Derailed Train Chemicals

Luke 21:11 There will be great earthquakes, and in various places famines and pestilences. And there will be terrors and great signs from heaven.

Important Takeaways:

  • There were more toxic chemicals on train that derailed in Ohio than originally reported, data shows
  • State health officials were initially concerned about the presence of vinyl chloride, a highly volatile colorless gas produced for commercial uses, which spilled after about 50 cars on a Norfolk Southern Railroad train derailed in East Palestine, Ohio, on Feb. 3 while traveling from Illinois to Pennsylvania.

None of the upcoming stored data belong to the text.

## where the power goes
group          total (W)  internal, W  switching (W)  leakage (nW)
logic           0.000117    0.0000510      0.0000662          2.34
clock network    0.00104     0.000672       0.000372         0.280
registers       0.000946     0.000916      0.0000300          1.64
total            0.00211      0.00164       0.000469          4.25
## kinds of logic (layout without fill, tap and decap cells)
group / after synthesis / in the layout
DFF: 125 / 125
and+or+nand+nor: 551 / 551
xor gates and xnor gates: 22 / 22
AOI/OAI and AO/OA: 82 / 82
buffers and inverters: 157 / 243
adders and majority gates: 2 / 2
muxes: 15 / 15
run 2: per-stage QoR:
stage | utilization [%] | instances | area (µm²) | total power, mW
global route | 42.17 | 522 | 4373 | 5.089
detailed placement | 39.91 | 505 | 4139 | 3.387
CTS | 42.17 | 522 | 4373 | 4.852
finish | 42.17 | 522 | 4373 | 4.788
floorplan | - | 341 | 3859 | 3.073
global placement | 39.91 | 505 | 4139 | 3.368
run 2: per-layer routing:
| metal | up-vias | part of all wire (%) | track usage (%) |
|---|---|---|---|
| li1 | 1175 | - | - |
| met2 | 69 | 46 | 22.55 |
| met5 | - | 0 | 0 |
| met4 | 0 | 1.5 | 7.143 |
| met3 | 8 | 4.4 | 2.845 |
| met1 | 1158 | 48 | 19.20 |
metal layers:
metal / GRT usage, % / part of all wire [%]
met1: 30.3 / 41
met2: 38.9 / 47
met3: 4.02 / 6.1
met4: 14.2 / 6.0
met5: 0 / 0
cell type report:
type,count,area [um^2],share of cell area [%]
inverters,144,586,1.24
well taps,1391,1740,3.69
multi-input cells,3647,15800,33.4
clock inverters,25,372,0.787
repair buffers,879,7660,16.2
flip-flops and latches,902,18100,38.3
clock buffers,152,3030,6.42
$ cat config.mk
export PLATFORM = sky130hd
export DESIGN_NAME = adc_trigger_sequencer
export DESIGN_NICKNAME = d
export VERILOG_FILES = /design/src/verilog/adc_seq_pkg.sv /design/src/verilog/adc_trigger_sequencer.sv
export VERILOG_INCLUDE_DIRS = /design/src /design/src/verilog
export SDC_FILE = /design/constraint.sdc
export NUM_CORES = 1
export LEC_CHECK = 0
export ABC_AREA = 1
export CORE_AREA = 2 2 143 145
export DETAILED_ROUTE_END_ITERATION = 16
export DIE_AREA = 0 0 145 147
export DONT_BUFFER_PORTS = 1
export SYNTH_ARGS = -nofsm -noshare
export SYNTH_HDL_FRONTEND = slang
export SYNTH_SLANG_ARGS = --single-unit
export TNS_END_PERCENT = 30
$ cat constraint.sdc
create_clock -name hclk -period 2.6 [get_ports hclk]
set_input_delay 0.52 -clock hclk [delete_from_list [all_inputs] [get_ports hclk]]
set_output_delay 0.52 -clock hclk [all_outputs]
set_load 0.02 [all_outputs]
==> src/rtl/dsm_cfg.svh <==
// constants of the diagnostic monitor readout register bank
`ifndef DSM_CFG_SVH
`define DSM_CFG_SVH

// register offsets on the control port
`define DSM_OFS_IN1_NEG_HIGH     8'h5c
`define DSM_OFS_IN1_NEG_LOW_ID   8'h5d
`define DSM_OFS_IN2_POS_HIGH     8'h5e
`define DSM_OFS_IN2_POS_LOW_ID   8'h5f
`define DSM_OFS_IN2_NEG_HIGH     8'h60
`define DSM_OFS_IN2_NEG_LOW_ID   8'h61
`define DSM_OFS_TEMP_HIGH        8'h6a
`define DSM_OFS_TEMP_LOW_ID      8'h6b
`define DSM_OFS_BIAS_LOAD_HIGH   8'h6c
`define DSM_OFS_BIAS_LOAD_LOW_ID 8'h6d
`define DSM_OFS_AVDD_HIGH        8'h6e
`define DSM_OFS_AVDD_LOW_ID      8'h6f
`define DSM_OFS_AUX_HIGH         8'h70
`define DSM_OFS_AUX_LOW_ID       8'h71
`define DSM_OFS_BOOST_CTRL       8'h72
`define DSM_OFS_BIAS_LEVEL_CTRL  8'h73
`define DSM_OFS_MONITOR_CTRL     8'h55

// fixed source identifiers
`define DSM_ID_IN1_NEG           4'h3
`define DSM_ID_IN2_POS           4'h4
`define DSM_ID_IN2_NEG           4'h5
`define DSM_ID_TEMP              4'ha
`define DSM_ID_BIAS_LOAD         4'hb
`define DSM_ID_AVDD              4'hc
`define DSM_ID_AUX               4'hd

// field positions
`define DSM_POS_CONVERTER_OFF    7
`define DSM_POS_BIAS_LEVEL_LSB   4
`define DSM_POS_FREEZE           0
`define DSM_POS_NIBBLE_LSB       4

// reset values and writable masks of the control registers
`define DSM_RST_RESULT_HIGH      8'h00
`define DSM_RST_BOOST_CTRL       8'h00
`define DSM_RST_BIAS_LEVEL_CTRL  8'ha0
`define DSM_RST_MONITOR_CTRL     8'h00
`define DSM_MASK_BOOST_CTRL      8'h80
`define DSM_MASK_BIAS_LEVEL_CTRL 8'hf0
`define DSM_MASK_MONITOR_CTRL    8'h01
`define DSM_UNMAPPED_READ        8'h00

`endif

==> src/rtl/dsm_pkg.sv <==
// types shared by the diagnostic monitor readout register bank
package dsm_pkg;
  typedef logic [7:0]  dsm_byte_t;
  typedef logic [3:0]  dsm_nibble_t;
  typedef logic [11:0] dsm_result_t;
endpackage

==> src/rtl/dsm_cfg_byte.sv <==
// one writable control byte with per-bit write mask
`timescale 1ns/1ps
`include "dsm_cfg.svh"
module dsm_cfg_byte #(
  parameter dsm_pkg::dsm_byte_t RESET_VAL = 8'h00,
  parameter dsm_pkg::dsm_byte_t WR_MASK   = 8'hff
) (
  input  wire logic               clock_in,
  input  wire logic               rst_in,
  input  wire logic               wr_en_in,
  input  wire dsm_pkg::dsm_byte_t wdata_in,
  output dsm_pkg::dsm_byte_t      value_out
);
  dsm_pkg::dsm_byte_t value_r;
  dsm_pkg::dsm_byte_t value_nxt;

  // masked bits hold their reset value, so reserved bits read back as zero
  always_comb begin
    value_nxt = value_r;
    if (wr_en_in) begin
      value_nxt = (wdata_in & WR_MASK) | (RESET_VAL & ~WR_MASK);
    end
  end

  always_ff @(posedge clock_in or posedge rst_in) begin
    if (rst_in) begin
      value_r <= RESET_VAL;
    end else begin
      value_r <= value_nxt;
    end
  end

  assign value_out = value_r;
endmodule // dsm_cfg_byte

==> src/rtl/dsm_result_slot.sv <==
// result store of one monitored source: upper byte and lower nibble with fixed id
`timescale 1ns/1ps
`include "dsm_cfg.svh"
module dsm_result_slot #(
  parameter dsm_pkg::dsm_nibble_t SRC_ID = 4'h0
) (
  input  wire logic                 clock_in,
  input  wire logic                 rst_in,
  input  wire logic                 conv_done_in,
  input  wire dsm_pkg::dsm_nibble_t conv_source_in,
  input  wire dsm_pkg::dsm_result_t conv_data_in,
  input  wire logic                 freeze_in,
  output dsm_pkg::dsm_byte_t        high_byte_out,
  output dsm_pkg::dsm_byte_t        low_id_out
);
  dsm_pkg::dsm_result_t result_r;
  dsm_pkg::dsm_result_t result_nxt;

  // one 12-bit store keeps the byte and nibble from the same conversion
  always_comb begin
    result_nxt = result_r;
    if (conv_done_in && (conv_source_in == SRC_ID) && !freeze_in) begin
      result_nxt = conv_data_in;
    end
  end

  always_ff @(posedge clock_in or posedge rst_in) begin
    if (rst_in) begin
      result_r <= 12'h000;
    end else begin
      result_r <= result_nxt;
    end
  end

  assign high_byte_out = result_r[11:4];
  assign low_id_out    = {result_r[3:0], SRC_ID};
endmodule // dsm_result_slot

==> src/rtl/dsm_readout.sv <==
// diagnostic monitor readout register bank with boost and bias controls
// Contract
// upper result byte, read-only, resets zero
// lower nibble in bits 7-4, resets zero
// input2 positive id reads 0100b
// input2 negative id reads 0101b
// temperature id reads 1010b
// bias load current id reads 1011b
// analog supply id reads 1100b
// aux analog input id reads 1101b
// bit 7 turns converter off, reset 0
// software writes zero to reserved boost bits
// bias level in bits 7-4, reset 1010b
// freeze bit stops result updates
// reads never disturb stored values
// byte and nibble update from one conversion
`timescale 1ns/1ps
`include "dsm_cfg.svh"
module dsm_readout #(
  parameter int NUM_SRC = 7
) (
  input  wire logic                 clock_in,
  input  wire logic                 rst_in,
  // control port register access
  input  wire logic [7:0]           reg_addr_in,
  input  wire logic                 reg_wr_in,
  input  wire dsm_pkg::dsm_byte_t   reg_wdata_in,
  input  wire logic                 reg_rd_in,
  output dsm_pkg::dsm_byte_t        reg_rdata_out,
  output logic                      reg_rvalid_out,
  // monitor conversion results, same clock
  input  wire logic                 conv_done_in,
  input  wire dsm_pkg::dsm_nibble_t conv_source_in,
  input  wire dsm_pkg::dsm_result_t conv_data_in,
  // controls to the analog side
  output logic                      internal_converter_off_out,
  output dsm_pkg::dsm_nibble_t      bias_level_select_out,
  output logic                      freeze_monitor_update_out
);
  // per-source tables, index order fixed across the three tables
  localparam dsm_pkg::dsm_nibble_t SRC_ID [NUM_SRC] = '{
    `DSM_ID_IN1_NEG,
    `DSM_ID_IN2_POS,
    `DSM_ID_IN2_NEG,
    `DSM_ID_TEMP,
    `DSM_ID_BIAS_LOAD,
    `DSM_ID_AVDD,
    `DSM_ID_AUX
  };
  localparam logic [7:0] HIGH_OFS [NUM_SRC] = '{
    `DSM_OFS_IN1_NEG_HIGH,
    `DSM_OFS_IN2_POS_HIGH,
    `DSM_OFS_IN2_NEG_HIGH,
    `DSM_OFS_TEMP_HIGH,
    `DSM_OFS_BIAS_LOAD_HIGH,
    `DSM_OFS_AVDD_HIGH,
    `DSM_OFS_AUX_HIGH
  };
  localparam logic [7:0] LOW_OFS [NUM_SRC] = '{
    `DSM_OFS_IN1_NEG_LOW_ID,
    `DSM_OFS_IN2_POS_LOW_ID,
    `DSM_OFS_IN2_NEG_LOW_ID,
    `DSM_OFS_TEMP_LOW_ID,
    `DSM_OFS_BIAS_LOAD_LOW_ID,
    `DSM_OFS_AVDD_LOW_ID,
    `DSM_OFS_AUX_LOW_ID
  };

  dsm_pkg::dsm_byte_t high_byte   [NUM_SRC];
  dsm_pkg::dsm_byte_t low_id_byte [NUM_SRC];
  dsm_pkg::dsm_byte_t boost_ctrl;
  dsm_pkg::dsm_byte_t bias_level_ctrl;
  dsm_pkg::dsm_byte_t monitor_ctrl;
  logic               wr_boost;
  logic               wr_bias_level;
  logic               wr_monitor;
  logic               freeze;

  // write decode; result registers have no write path at all
  always_comb begin
    wr_boost      = reg_wr_in && (reg_addr_in == `DSM_OFS_BOOST_CTRL);
    wr_bias_level = reg_wr_in && (reg_addr_in == `DSM_OFS_BIAS_LEVEL_CTRL);
    wr_monitor    = reg_wr_in && (reg_addr_in == `DSM_OFS_MONITOR_CTRL);
  end

  // reserved bits are masked off, so a careless write of ones cannot stick
  dsm_cfg_byte #(
    .RESET_VAL (`DSM_RST_BOOST_CTRL),
    .WR_MASK   (`DSM_MASK_BOOST_CTRL)
  ) u_boost_ctrl (
    .clock_in  (clock_in),
    .rst_in    (rst_in),
    .wr_en_in  (wr_boost),
    .wdata_in  (reg_wdata_in),
    .value_out (boost_ctrl)
  );

  dsm_cfg_byte #(
    .RESET_VAL (`DSM_RST_BIAS_LEVEL_CTRL),
    .WR_MASK   (`DSM_MASK_BIAS_LEVEL_CTRL)
  ) u_bias_level_ctrl (
    .clock_in  (clock_in),
    .rst_in    (rst_in),
    .wr_en_in  (wr_bias_level),
    .wdata_in  (reg_wdata_in),
    .value_out (bias_level_ctrl)
  );

  dsm_cfg_byte #(
    .RESET_VAL (`DSM_RST_MONITOR_CTRL),
    .WR_MASK   (`DSM_MASK_MONITOR_CTRL)
  ) u_monitor_ctrl (
    .clock_in  (clock_in),
    .rst_in    (rst_in),
    .wr_en_in  (wr_monitor),
    .wdata_in  (reg_wdata_in),
    .value_out (monitor_ctrl)
  );

  assign freeze = monitor_ctrl[`DSM_POS_FREEZE];

  genvar g;
  generate
    for (g = 0; g < NUM_SRC; g++) begin : g_src
      dsm_result_slot #(
        .SRC_ID (SRC_ID[g])
      ) u_slot (
        .clock_in       (clock_in),
        .rst_in         (rst_in),
        .conv_done_in   (conv_done_in),
        .conv_source_in (conv_source_in),
        .conv_data_in   (conv_data_in),
        .freeze_in      (freeze),
        .high_byte_out  (high_byte[g]),
        .low_id_out     (low_id_byte[g])
      );
    end
  endgenerate

  // readback: mux is pure, a read loads only the read data and read valid registers and changes no stored value
  dsm_pkg::dsm_byte_t rdata_r;
  dsm_pkg::dsm_byte_t rdata_nxt;
  logic               rvalid_r;
  logic               rvalid_nxt;
  dsm_pkg::dsm_byte_t mux_val;

  always_comb begin
    mux_val = `DSM_UNMAPPED_READ;
    for (int i = 0; i < NUM_SRC; i++) begin
      if (reg_addr_in == HIGH_OFS[i]) begin
        mux_val = high_byte[i];
      end
      if (reg_addr_in == LOW_OFS[i]) begin
        mux_val = low_id_byte[i];
      end
    end
    case (reg_addr_in)
      `DSM_OFS_BOOST_CTRL:      mux_val = boost_ctrl;
      `DSM_OFS_BIAS_LEVEL_CTRL: mux_val = bias_level_ctrl;
      `DSM_OFS_MONITOR_CTRL:    mux_val = monitor_ctrl;
      default:                  mux_val = mux_val;
    endcase
    rvalid_nxt = reg_rd_in;
    rdata_nxt  = reg_rd_in ? mux_val : rdata_r;
  end

  always_ff @(posedge clock_in or posedge rst_in) begin
    if (rst_in) begin
      rdata_r  <= 8'h00;
      rvalid_r <= 1'b0;
    end else begin
      rdata_r  <= rdata_nxt;
      rvalid_r <= rvalid_nxt;
    end
  end

  assign reg_rdata_out              = rdata_r;
  assign reg_rvalid_out             = rvalid_r;
  assign internal_converter_off_out = boost_ctrl[`DSM_POS_CONVERTER_OFF];
  assign bias_level_select_out      = bias_level_ctrl[`DSM_POS_BIAS_LEVEL_LSB +: 4];
  assign freeze_monitor_update_out  = freeze;
endmodule // dsm_readout

==> config.mk <==
export PLATFORM = sky130hd
export DESIGN_NAME = dsm_readout
export DESIGN_NICKNAME = d
export VERILOG_FILES = /design/src/rtl/dsm_pkg.sv /design/src/rtl/dsm_cfg_byte.sv /design/src/rtl/dsm_result_slot.sv /design/src/rtl/dsm_readout.sv
export VERILOG_INCLUDE_DIRS = /design/src /design/src/rtl
export SDC_FILE = /design/constraint.sdc
export NUM_CORES = 1
export LEC_CHECK = 0
export BUFFER_PORTS_ARGS = -buffer_cell sky130_fd_sc_hd__buf_2
export CORE_MARGIN = 2
export CORE_UTILIZATION = 25
export CTS_BUF_LIST = sky130_fd_sc_hd__clkbuf_16
export CTS_CLUSTER_SIZE = 14
export DETAILED_ROUTE_END_ITERATION = 6
export PLACE_DENSITY = 0.41
export SYNTH_ARGS = -nofsm -noshare
export SYNTH_HDL_FRONTEND = slang
export SYNTH_SLANG_ARGS = --single-unit
==> constraint.sdc <==
create_clock -name clock_in -period 4.7 [get_ports clock_in]
set_input_delay 0.94 -clock clock_in [delete_from_list [all_inputs] [get_ports clock_in]]
set_output_delay 0.94 -clock clock_in [all_outputs]
set_load 0.05 [all_outputs]
==> impl.org, run 1 <==
** Status
- The run finished with clean final reports.

** CTS
- Post-CTS sizing :: 0
- Count of buffers added by post-CTS timing repair for setup :: 0
- The clock passes through at most 2 buffers.
- Post-CTS Hold Buffers :: 0
- Buffer type at the clock tree root :: sky130_fd_sc_hd__clkbuf_16
- # clock sinks :: 99
- After clock tree synthesis, the clock-pin slew on the worst setup and hold paths is 0.07 ns.
- Total number of H-tree levels :: 3
- Buffers inserted during clock tree synthesis total 9.
- The clock reaches the later pin of the worst-skew pair after 0.35 ns.
- TritonCTS built the clock tree.

** Routing
- For this block, the routed nets add up to 15300 um of wire.
- Using the TritonRoute via totals, the vias-per-cell ratio works out to 4.96.
- Number of design-rule violations left by the first detailed-router iteration :: 236
- WL/cell :: 20.8 um
- Before antenna repair, the detailed router went through 4 iterations.
- For this run, design rule violations remaining after detail routing come to 0.
- Detailed routing inserted a total of 3646 vias.
- In this run the remaining antenna-violating nets after routing total 0.

** STA
- Measured against its own limit, the worst slew margin works out to 32.5%.
- Timing would allow up to 334 MHz.
- In the final timing run, aggregate negative setup slack is 0 ns.
- For the finished layout, the period the worst path requires is 3.00 ns.
- Worst clock skew :: 0.00942 ns
- Unrepaired setup endpoints after global routing :: false
- Fin. Hold Viols :: 0
- Setup violations remaining at the end of the flow were counted as 0.
- The number of pins with negative max-slew slack in the final report was 0.
- Of the available clock period, the critical path in the final layout requires 63.8%.
- Worst-Margin Slew :: 1.00 ns

** Worst setup path
- The worst register-to-register path begins at u_monitor_ctrl.value_out[0]$_DFFE_PP0P_.
- Walking the worst path, the cells encountered are buf_2, buf_4, nand2_1, nor3_1, a2111oi_0, nand3_1, o21ai_1.
- STA classifies the critical path startpoint as a primary input.
- The critical path contains buffers and inverters numbering 2 combined.
- Category of the worst setup path capture point :: register
- Slowest cell delay on critical path :: 0.80 ns
- Slack of the worst reg-to-reg path :: 2.43 ns
- Counting cells, the worst reg-to-reg path comes to 3.
- Top delay family on crit path :: simple AND/OR/NAND/NOR gates
- The critical path starts at reg_addr_in[0].
- In this run the worst path has a maximum fanout of 22.
- Startpoint-to-endpoint class of the critical path :: in -> reg
- STA puts the critical path data required time at 4.94 ns.
- Following the worst setup path forward leads to its endpoint at reg_rdata_out[6]$_DFFE_PP0P_.
- The critical path crosses 7 cells after its start point.
- R2R Path End :: g_src[2].u_slot.result_r[7]$_DFFE_PP0P_
- On the critical path, the stage with the largest delay is an instance of sky130_fd_sc_hd__nor3_1.
- Data on the critical path arrives at its endpoint at 3.24 ns.

** Synth
- Syn Inst Count :: 423
- In this run the mean area of a mapped cell was 11.9 um2.
- Count of unique library cells instantiated by Yosys :: 72
- The cell area that synthesis handed to floorplanning was 5020 um2.
- Primary flip-flop cell chosen by synthesis mapping :: sky130_fd_sc_hd__dfrtp_1
- Yosys mapped a number of flops with a built-in enable equal to 0.
- Flip-flop and latch count after synthesis :: 99
- Dominant cell by count in the synthesized netlist :: sky130_fd_sc_hd__dfrtp_1
- Sequential share of the synthesized area :: 49.4%
- Synth top cells by count :: sky130_fd_sc_hd__dfrtp_1, sky130_fd_sc_hd__mux2_2, sky130_fd_sc_hd__nor2_1
- Largest area contributor in the netlist :: sky130_fd_sc_hd__dfrtp_1
- Dominant cells by area after synthesis :: sky130_fd_sc_hd__dfrtp_1, sky130_fd_sc_hd__mux2_2, sky130_fd_sc_hd__mux2_1, sky130_fd_sc_hd__nor2_1, sky130_fd_sc_hd__nand2_1
- Number of warnings issued by yosys :: 0
- After synthesis, the largest area contributor takes up 48.4% of total cell area.
- Proportion of register bits with asynchronous set or reset after synthesis :: 100%
- The number of nets handed over by synthesis was 460.

** Layout
- Excluding fillers, the count of instances in the completed layout stands at 735.
- The layout has 2032 filler cells.
- The post-route netlist has 35.5% of its cells at a drive strength greater than 1.
- The area growth from synthesis to layout is 16.0%.
- 0 antenna diodes ended up in the layout.
- Summing all non-filler instances in the final layout gives an area of 5820 um2.
- NumNets Final :: 502

** Global routing
- After global routing the overflow that remains totals 0.
- Vias in the first global route :: 3756
- Global routing used 14.9% of the available tracks.
- Pin count of the biggest net entering global routing :: 76
- The first global-routing pass estimated 23800 um of wire.
- The number of antenna violations at the first check in global routing was 0.

** Die
- The floorplan step defined a die boundary enclosing 21200 um2.
- Vertical die dimension :: 146 um
- Width of the die :: 146 um
- The initial utilization of the core area, before any placement, comes to 25.6%.
- In this run the standard cell core region covers 19600 um2.
- Row count :: 51
- Total I/O pin count :: 52

** Hold path
- Worst min path class :: reg -> reg
- Along the worst hold path, the cell count comes to 1.

** Power and ir drop
- Power density cells :: 386 nW/um2
- Summed over all cells, the static leakage comes to 2.45 nW.
- Highest ir drop seen on vdd :: 128 uV

** Placed design
- Once placement finished, the instance area stood at 5540 um2.
- The number of placed instances, taps included, is 719.
- Detailed placement finished with a half-perimeter wire length of 10700 um.
- Quantity of I/O buffers inserted on ports :: 48
- Weighted congestion at the end of routability-driven global placement :: 0.797

** Job
- MaxCap Viol Count :: 0
[cell families (layout without fill, tap and decap cells)]
logic type,Yosys count,count (layout),synth area share (%)
compound gates,74,74,11.0
buf+inv,29,76,2.44
flops,99,99,49.4
simple gates,117,117,13.7
mux,104,104,23.4
[sequential cells by signal (all words and copies together) (netlist names)]
name	cells
u_boost_ctrl.value_out	1
reg_rvalid_out	1
g_src.u_slot.result_r	84
u_bias_level_ctrl.value_out	4
u_monitor_ctrl.value_out	1
reg_rdata_out	8
[cells in the final DEF, fill, tap and decap left out, types with 3 or more instances in the layout]
cell type                   synthesis  final
sky130_fd_sc_hd__nand3_1            9      9
sky130_fd_sc_hd__clkinv_2           0      3
sky130_fd_sc_hd__o21ai_0            5      5
sky130_fd_sc_hd__nor2b_1            6      6
sky130_fd_sc_hd__a2111oi_0          3      3
sky130_fd_sc_hd__nand4_1            5      5
sky130_fd_sc_hd__mux2_2            82     82
sky130_fd_sc_hd__buf_4              1      5
sky130_fd_sc_hd__a221o_1            3      3
sky130_fd_sc_hd__o22ai_1            3      3
sky130_fd_sc_hd__mux2i_1            8      8
sky130_fd_sc_hd__a21oi_1           13     13
sky130_fd_sc_hd__nand2b_1           9      9
sky130_fd_sc_hd__o211ai_1           3      3
sky130_fd_sc_hd__a31oi_1            3      3
sky130_fd_sc_hd__buf_2              8     48
sky130_fd_sc_hd__or2_2              3      3
sky130_fd_sc_hd__inv_1              7      7
sky130_fd_sc_hd__a32oi_1            3      3
sky130_fd_sc_hd__nand2_1           22     22
sky130_fd_sc_hd__clkbuf_16          0      9
sky130_fd_sc_hd__nor4_1             4      4
sky130_fd_sc_hd__nor3_1             8      8
sky130_fd_sc_hd__or3_1              3      3
sky130_fd_sc_hd__nor2_1            23     22
sky130_fd_sc_hd__mux2_1            13     13
sky130_fd_sc_hd__dfrtp_1           97     97
[power breakdown]
part | internal [mW] | leakage [nW] | switching [mW]
logic | 0.192 | 1.09 | 0.192
registers | 1.03 | 1.22 | 0.102
clock network | 0.406 | 0.144 | 0.325
total | 1.63 | 2.45 | 0.620
[worst min-delay path by stage]
| stage | from | slack, ns | to |
|---|---|---|---|
| global route | g_src[4].u_slot.result_r[10]$_DFFE_PP0P_ | 0.52 | g_src[4].u_slot.result_r[10]$_DFFE_PP0P_ |
| floorplan | g_src[5].u_slot.result_r[7]$_DFFE_PP0P_ | 0.46 | g_src[5].u_slot.result_r[7]$_DFFE_PP0P_ |
| global placement | g_src[5].u_slot.result_r[7]$_DFFE_PP0P_ | 0.47 | g_src[5].u_slot.result_r[7]$_DFFE_PP0P_ |
| detailed placement | g_src[5].u_slot.result_r[5]$_DFFE_PP0P_ | 0.48 | g_src[5].u_slot.result_r[5]$_DFFE_PP0P_ |
| CTS | g_src[5].u_slot.result_r[5]$_DFFE_PP0P_ | 0.50 | g_src[5].u_slot.result_r[5]$_DFFE_PP0P_ |
| finish | g_src[5].u_slot.result_r[0]$_DFFE_PP0P_ | 0.50 | g_src[5].u_slot.result_r[0]$_DFFE_PP0P_ |
[stage by stage]
| stage | utilization (%) | hold WS (ns) | total power, mW | setup WS, ns |
|---|---|---|---|---|
| after CTS | 29.7 | 0.499 | 2.28 | 1.76 |
| after detailed placement | 28.3 | 0.483 | 1.54 | 1.38 |
| final | 29.7 | 0.498 | 2.25 | 1.70 |
| after global routing | 29.7 | 0.523 | 2.37 | 1.52 |
| after floorplan | - | 0.457 | 1.40 | 1.17 |
| after global placement | 28.3 | 0.470 | 1.53 | 1.36 |
[layer usage]
layer | up-vias | global-route usage, % | share of wire (%)
met3 | 10 | 2.48 | 3.1
met4 | 0 | 4.07 | 1.2
li1 | 1682 | - | -
met2 | 65 | 23.9 | 47
met5 | - | 0 | 0
met1 | 1889 | 20.8 | 49
[cell type report]
type / instances / area [um2] / area share (%)
Clock inverter: 7 / 60.1 / 1.03
Clock buffer: 9 / 225 / 3.87
Inverter: 7 / 28.8 / 0.494
Tap cell: 265 / 332 / 5.70
Sequential cell: 99 / 2480 / 42.6
Timing Repair Buffer: 53 / 278 / 4.77
Multi-Input combinational cell: 295 / 2420 / 41.5
No activity file was read; power rests on OpenSTA's default activity.
==> run 2: changes to the inputs <==
- clock period: 4.7 -> 2.9 ns (I/O delays scaled with it)
==> run 2 against run 1 <==
- global-route usage up 0.65 points
- cell area up 3.8%
- highest routed layer unchanged
- utilization grew 1.1 points
- first-iteration DRC count grew 5.1%
- combinational power rose by 68%
- critical endpoint is now reg_rdata_out[5]$_DFFE_PP0P_
- largest cell class unchanged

Other toxins, like phosgene and hydrogen chloride, were emitted in large plumes of smoke during a controlled release and burn, prompting officials to issue mandatory evacuation orders in a one-mile radius of the crash site.
  • A list of the cars that were involved in the derailment and the products they were carrying released by Norfolk Southern reveal several more toxic chemicals that were released into the air and soil following the crash.
  • Among the substances were ethylene glycol monobutyl ether, ethylhexyl acrylate and isobutylene were also in the rail cars that were derailed, the list shows.
  • Contact with ethylhexyl acrylate, a carcinogen, can cause burning and irritation of the skin and eyes, and inhalation can irritate the nose and throat, causing shortness of breath and coughing, according to the Centers for Disease Control and Prevention.
  • Inhalation of isobutylene can cause dizziness and drowsiness as well, while exposure to ethylene glycol monobutyl ether can caused irritation in the eyes, skin, nose and throat, as well as hematuria, or blood in the urine, nervous system depression, headache and vomiting, according to the CDC.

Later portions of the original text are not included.